STORY OF THE MONTH

LOST IN QUANTUM CRYPTOGRAPHY

Jun 2025
Álvaro Yángüez Bachiller

In my last story of the month, we saw how a cryptographer navigates the classical landscape—toggling between symmetric and asymmetric schemes, public-key encryption and key exchange, Minicrypt and Cryptomania. We even discovered that by borrowing quantum subroutines, a task like multiparty computation (MPC), classically doomed to Cryptomania, can descend into Minicrypt. But have we really scratched the surface of what “quantum” means when we wear the lenses of a computationally bounded cryptographer? As it turns out—surprisingly—not at all.

First, let us rewind. What does it mean to be computationally bounded? A malicious adversary might have unlimited power (the so-called information-theoretic or unbounded model), or might be restricted by the limits of efficient computation (the polynomial-time model). In our previous story, we focused on classical restrictions: one-way functions (OWFs) are the minimal assumption for any computational cryptography. If OWFs fail to exist, then classical cryptography crumbles—no digital signatures, no public-key encryption, no MPC from classical means alone.

Once quantum mechanics enters the arena, however, this picture changes dramatically. In 2018, Ji et al. introduced an intrinsically quantum primitive that sits potentially below OWFs in hardness: pseudorandom quantum states (PRS). A PRS is a family of efficiently generated quantum states that, to any polynomial-time quantum adversary, are indistinguishable from truly random states. If you’ve been following the quantum computing headlines, you might be wondering: “Aren’t quantum computers supposed to break everything?” In reality, there will remain problems—especially quantum-native problems—that high-powered quantum machines still cannot solve efficiently. That is precisely where PRS live.
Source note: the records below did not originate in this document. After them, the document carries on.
File: src/rtl/div_unit_seq.sv
// Multi-cycle radix-2 restoring divider: signed/unsigned, one quotient bit per clock.
// Quotient feeds LO and remainder feeds HI; both hold from DONE until the next accepted start.
module div_unit_seq #(
  parameter int WIDTH = 32
) (
  input  logic             Clock,
  input  logic             clear_n,
  input  logic             start,
  input  logic             is_signed,
  input  logic [WIDTH-1:0] dividend,
  input  logic [WIDTH-1:0] divisor,
  output logic             busy,
  output logic             done,
  output logic [WIDTH-1:0] quotient,
  output logic [WIDTH-1:0] remainder,
  output logic             div_by_zero,
  output logic [1:0]       dbg_state_o
);

  localparam int CW = $clog2(WIDTH + 1);

  typedef enum logic [1:0] {
    S_IDLE = 2'd0,
    S_CALC = 2'd1,
    S_FIX  = 2'd2,
    S_DONE = 2'd3
  } state_t;

  // Handshake: start is honoured only while busy is low; the results are valid
  // in the single cycle done is high and stay stable until the next accepted start.

  state_t           state_q, state_d;
  logic [CW-1:0]    count_q, count_d;
  logic [WIDTH-1:0] rem_q, rem_d;
  logic [WIDTH-1:0] dvd_q, dvd_d;
  logic [WIDTH-1:0] dmag_q, dmag_d;
  logic             neg_q_q, neg_q_d;
  logic             neg_r_q, neg_r_d;
  logic [WIDTH-1:0] quo_q, quo_d;
  logic [WIDTH-1:0] rmd_q, rmd_d;
  logic             dz_q, dz_d;

  logic [WIDTH:0]   shifted;
  logic [WIDTH:0]   trial;
  logic             dvd_neg;
  logic             dsr_neg;

  assign dvd_neg = is_signed & dividend[WIDTH-1];
  assign dsr_neg = is_signed & divisor[WIDTH-1];

  // Remainder stays below the divisor, so only the shifted value needs the extra bit.
  assign shifted = {rem_q, dvd_q[WIDTH-1]};
  assign trial   = shifted - {1'b0, dmag_q};

  always_comb begin
    state_d = state_q;
    count_d = count_q;
    rem_d   = rem_q;
    dvd_d   = dvd_q;
    dmag_d  = dmag_q;
    neg_q_d = neg_q_q;
    neg_r_d = neg_r_q;
    quo_d   = quo_q;
    rmd_d   = rmd_q;
    dz_d    = dz_q;
    unique case (state_q)
      S_IDLE: begin
        if (start) begin
          dvd_d   = dvd_neg ? -dividend : dividend;
          dmag_d  = dsr_neg ? -divisor : divisor;
          neg_q_d = dvd_neg ^ dsr_neg;
          neg_r_d = dvd_neg;
          rem_d   = '0;
          count_d = CW'(WIDTH);
          dz_d    = 1'b0;
          if (divisor == '0) begin
            quo_d   = '1;
            rmd_d   = dividend;
            dz_d    = 1'b1;
            state_d = S_DONE;
          end else begin
            state_d = S_CALC;
          end
        end
      end
      S_CALC: begin
        if (!trial[WIDTH]) begin
          rem_d = trial[WIDTH-1:0];
          dvd_d = {dvd_q[WIDTH-2:0], 1'b1};
        end else begin
          rem_d = shifted[WIDTH-1:0];
          dvd_d = {dvd_q[WIDTH-2:0], 1'b0};
        end
        count_d = count_q - CW'(1);
        if (count_q == CW'(1)) begin
          state_d = S_FIX;
        end
      end
      S_FIX: begin
        // Sign fix-up gives truncation toward zero; MIN / -1 wraps back to MIN.
        quo_d   = neg_q_q ? -dvd_q : dvd_q;
        rmd_d   = neg_r_q ? -rem_q : rem_q;
        state_d = S_DONE;
      end
      S_DONE: begin
        state_d = S_IDLE;
      end
      default: begin
        state_d = S_IDLE;
      end
    endcase
  end

  always_ff @(posedge Clock or negedge clear_n) begin
    if (!clear_n) begin
      state_q <= S_IDLE;
      count_q <= '0;
      rem_q   <= '0;
      dvd_q   <= '0;
      dmag_q  <= '0;
      neg_q_q <= 1'b0;
      neg_r_q <= 1'b0;
      quo_q   <= '0;
      rmd_q   <= '0;
      dz_q    <= 1'b0;
    end else begin
      state_q <= state_d;
      count_q <= count_d;
      rem_q   <= rem_d;
      dvd_q   <= dvd_d;
      dmag_q  <= dmag_d;
      neg_q_q <= neg_q_d;
      neg_r_q <= neg_r_d;
      quo_q   <= quo_d;
      rmd_q   <= rmd_d;
      dz_q    <= dz_d;
    end
  end

  assign busy        = (state_q != S_IDLE);
  assign done        = (state_q == S_DONE);
  assign quotient    = quo_q;
  assign remainder   = rmd_q;
  assign div_by_zero = dz_q;
  assign dbg_state_o = state_q;

endmodule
For our beleaguered cryptographer, this is welcome news. Even if classical cryptography evaporates under quantum assault—if OWFs no longer exist or are shattered by a quantum algorithm—we can still build meaningful cryptographic functionality from PRS alone. In other words, quantum cryptography need not collapse simply because classical assumptions succumb to quantum breakthroughs.
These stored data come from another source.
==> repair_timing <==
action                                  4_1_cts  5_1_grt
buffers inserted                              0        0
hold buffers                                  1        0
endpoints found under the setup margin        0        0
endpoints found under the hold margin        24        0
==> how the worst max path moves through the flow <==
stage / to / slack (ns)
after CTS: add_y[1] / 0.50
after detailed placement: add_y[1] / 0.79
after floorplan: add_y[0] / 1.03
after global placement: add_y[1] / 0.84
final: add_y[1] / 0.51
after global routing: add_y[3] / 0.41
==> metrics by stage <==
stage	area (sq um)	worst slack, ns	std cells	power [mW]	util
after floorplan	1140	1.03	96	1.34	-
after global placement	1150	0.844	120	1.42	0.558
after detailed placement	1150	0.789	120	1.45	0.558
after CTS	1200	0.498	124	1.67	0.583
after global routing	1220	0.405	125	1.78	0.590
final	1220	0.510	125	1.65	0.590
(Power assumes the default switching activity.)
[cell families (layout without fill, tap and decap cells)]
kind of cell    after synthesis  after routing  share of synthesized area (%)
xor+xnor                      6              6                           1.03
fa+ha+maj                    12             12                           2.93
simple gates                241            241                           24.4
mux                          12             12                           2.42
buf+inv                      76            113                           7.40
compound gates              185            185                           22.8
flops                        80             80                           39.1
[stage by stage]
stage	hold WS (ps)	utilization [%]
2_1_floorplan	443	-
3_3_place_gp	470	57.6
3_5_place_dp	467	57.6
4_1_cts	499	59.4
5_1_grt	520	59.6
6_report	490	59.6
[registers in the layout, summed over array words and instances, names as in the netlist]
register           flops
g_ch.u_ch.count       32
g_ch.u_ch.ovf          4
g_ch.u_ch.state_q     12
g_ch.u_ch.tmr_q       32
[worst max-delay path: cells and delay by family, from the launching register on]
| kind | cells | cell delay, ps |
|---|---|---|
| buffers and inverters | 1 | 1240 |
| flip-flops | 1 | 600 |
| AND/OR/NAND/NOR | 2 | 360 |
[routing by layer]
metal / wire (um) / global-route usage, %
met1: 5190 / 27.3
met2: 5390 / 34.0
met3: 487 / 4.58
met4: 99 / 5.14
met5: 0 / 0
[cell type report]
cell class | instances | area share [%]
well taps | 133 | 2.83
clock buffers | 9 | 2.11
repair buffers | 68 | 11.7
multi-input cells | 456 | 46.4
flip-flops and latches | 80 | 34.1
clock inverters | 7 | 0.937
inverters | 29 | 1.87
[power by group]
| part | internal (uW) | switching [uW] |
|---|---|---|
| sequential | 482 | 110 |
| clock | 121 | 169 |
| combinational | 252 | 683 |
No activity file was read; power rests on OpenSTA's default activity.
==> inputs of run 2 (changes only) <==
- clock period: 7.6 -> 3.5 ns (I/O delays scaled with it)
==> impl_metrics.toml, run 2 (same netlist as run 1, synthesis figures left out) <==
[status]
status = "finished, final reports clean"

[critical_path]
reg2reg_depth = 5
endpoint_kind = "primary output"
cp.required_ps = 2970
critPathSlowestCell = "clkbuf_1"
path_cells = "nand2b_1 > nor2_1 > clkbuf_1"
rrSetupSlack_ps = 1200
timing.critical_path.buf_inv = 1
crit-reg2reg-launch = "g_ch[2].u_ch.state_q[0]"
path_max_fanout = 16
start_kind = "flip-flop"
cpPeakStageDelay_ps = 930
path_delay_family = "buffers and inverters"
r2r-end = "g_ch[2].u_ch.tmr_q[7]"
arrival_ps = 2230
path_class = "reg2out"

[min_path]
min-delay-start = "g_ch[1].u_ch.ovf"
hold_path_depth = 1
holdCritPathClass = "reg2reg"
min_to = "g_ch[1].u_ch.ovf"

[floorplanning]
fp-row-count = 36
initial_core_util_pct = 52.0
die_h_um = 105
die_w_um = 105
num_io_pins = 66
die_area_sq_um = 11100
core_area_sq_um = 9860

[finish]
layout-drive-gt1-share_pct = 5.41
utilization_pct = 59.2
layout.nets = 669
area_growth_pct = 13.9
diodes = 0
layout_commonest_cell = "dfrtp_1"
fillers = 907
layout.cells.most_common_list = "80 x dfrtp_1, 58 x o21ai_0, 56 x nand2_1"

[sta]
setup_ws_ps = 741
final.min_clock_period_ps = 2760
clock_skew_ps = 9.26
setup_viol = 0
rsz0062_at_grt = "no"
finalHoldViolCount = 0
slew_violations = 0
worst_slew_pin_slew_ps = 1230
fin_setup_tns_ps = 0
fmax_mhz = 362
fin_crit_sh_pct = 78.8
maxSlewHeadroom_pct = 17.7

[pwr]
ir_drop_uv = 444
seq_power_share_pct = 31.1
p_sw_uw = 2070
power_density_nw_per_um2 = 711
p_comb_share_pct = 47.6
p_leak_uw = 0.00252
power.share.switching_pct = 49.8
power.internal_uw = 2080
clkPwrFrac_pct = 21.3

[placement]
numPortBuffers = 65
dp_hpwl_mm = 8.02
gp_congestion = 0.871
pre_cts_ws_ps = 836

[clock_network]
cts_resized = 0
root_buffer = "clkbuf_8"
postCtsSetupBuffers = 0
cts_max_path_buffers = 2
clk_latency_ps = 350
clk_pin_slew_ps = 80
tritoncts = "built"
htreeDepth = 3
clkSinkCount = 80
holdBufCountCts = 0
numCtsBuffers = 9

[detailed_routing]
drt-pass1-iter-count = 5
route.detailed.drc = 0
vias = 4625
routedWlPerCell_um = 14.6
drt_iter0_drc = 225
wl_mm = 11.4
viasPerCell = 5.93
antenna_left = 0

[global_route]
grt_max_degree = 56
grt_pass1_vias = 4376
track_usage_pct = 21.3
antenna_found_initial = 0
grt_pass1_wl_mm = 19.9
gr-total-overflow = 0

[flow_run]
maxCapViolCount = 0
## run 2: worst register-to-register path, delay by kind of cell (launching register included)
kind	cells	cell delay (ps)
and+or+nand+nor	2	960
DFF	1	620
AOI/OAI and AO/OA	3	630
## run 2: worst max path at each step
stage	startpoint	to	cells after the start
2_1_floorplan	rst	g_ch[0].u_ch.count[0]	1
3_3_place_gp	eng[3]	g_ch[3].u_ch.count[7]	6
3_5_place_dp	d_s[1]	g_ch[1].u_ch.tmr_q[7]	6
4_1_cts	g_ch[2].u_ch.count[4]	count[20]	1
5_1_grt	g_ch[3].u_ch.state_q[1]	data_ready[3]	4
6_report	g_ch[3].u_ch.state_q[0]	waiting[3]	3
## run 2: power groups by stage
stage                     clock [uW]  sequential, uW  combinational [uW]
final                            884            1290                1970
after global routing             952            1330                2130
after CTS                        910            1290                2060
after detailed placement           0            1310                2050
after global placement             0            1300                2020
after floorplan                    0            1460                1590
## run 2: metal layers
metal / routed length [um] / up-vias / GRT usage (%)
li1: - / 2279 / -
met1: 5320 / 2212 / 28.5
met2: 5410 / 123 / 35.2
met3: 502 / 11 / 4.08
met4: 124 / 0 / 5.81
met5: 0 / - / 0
--- config.mk ---
export PLATFORM = sky130hd
export DESIGN_NAME = pc_gen_flat
export DESIGN_NICKNAME = d
export VERILOG_FILES = /design/src/rtl/pc_gen_pkg.sv /design/src/rtl/pc_gen_if.sv /design/src/rtl/pc_gen_btb.sv /design/src/rtl/pc_gen.sv /design/src/flat_wrapper.sv
export SDC_FILE = /design/constraint.sdc
export NUM_CORES = 1
export LEC_CHECK = 0
export CORE_MARGIN = 2
export CORE_UTILIZATION = 25
export DETAILED_ROUTE_END_ITERATION = 10
export REMOVE_ABC_BUFFERS = 1
export SLEW_MARGIN = 10
export SYNTH_ARGS = -nofsm -noshare
export SYNTH_HDL_FRONTEND = slang
export SYNTH_HIERARCHICAL = 1
export SYNTH_SLANG_ARGS = --single-unit
export TNS_END_PERCENT = 30
--- constraint.sdc ---
create_clock -name clk_in -period 10.9 [get_ports clk_in]
set_input_delay 2.18 -clock clk_in [delete_from_list [all_inputs] [get_ports clk_in]]
set_output_delay 2.18 -clock clk_in [all_outputs]
set_load 0.01 [all_outputs]
--- src/rtl/pc_gen_pkg.sv ---
// Shared constants and helpers for the IF-stage PC generator and its BTB.
package pc_gen_pkg;

    localparam int unsigned INST_BYTES = 4;

    localparam logic [1:0] BTB_CTR_SN = 2'b00;
    localparam logic [1:0] BTB_CTR_WT = 2'b10;
    localparam logic [1:0] BTB_CTR_ST = 2'b11;

    // Saturating 2-bit direction counter step.
    function automatic logic [1:0] ctr_next(input logic [1:0] ctr, input logic taken);
        if (taken) begin
            return (ctr == BTB_CTR_ST) ? ctr : ctr + 2'b01;
        end
        return (ctr == BTB_CTR_SN) ? ctr : ctr - 2'b01;
    endfunction

endpackage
Naturally, this breakthrough provokes many new questions—and more work for our cryptographer protagonist. Which classical protocols admit a purely quantum analogue under PRS? Can we identify even weaker quantum assumptions, or new hierarchies of computational worlds? Do Impagliazzo’s original “worlds” split further when quantum resources are allowed, or do entirely new worlds emerger? The answers are far from obvious, and the journey is only beginning.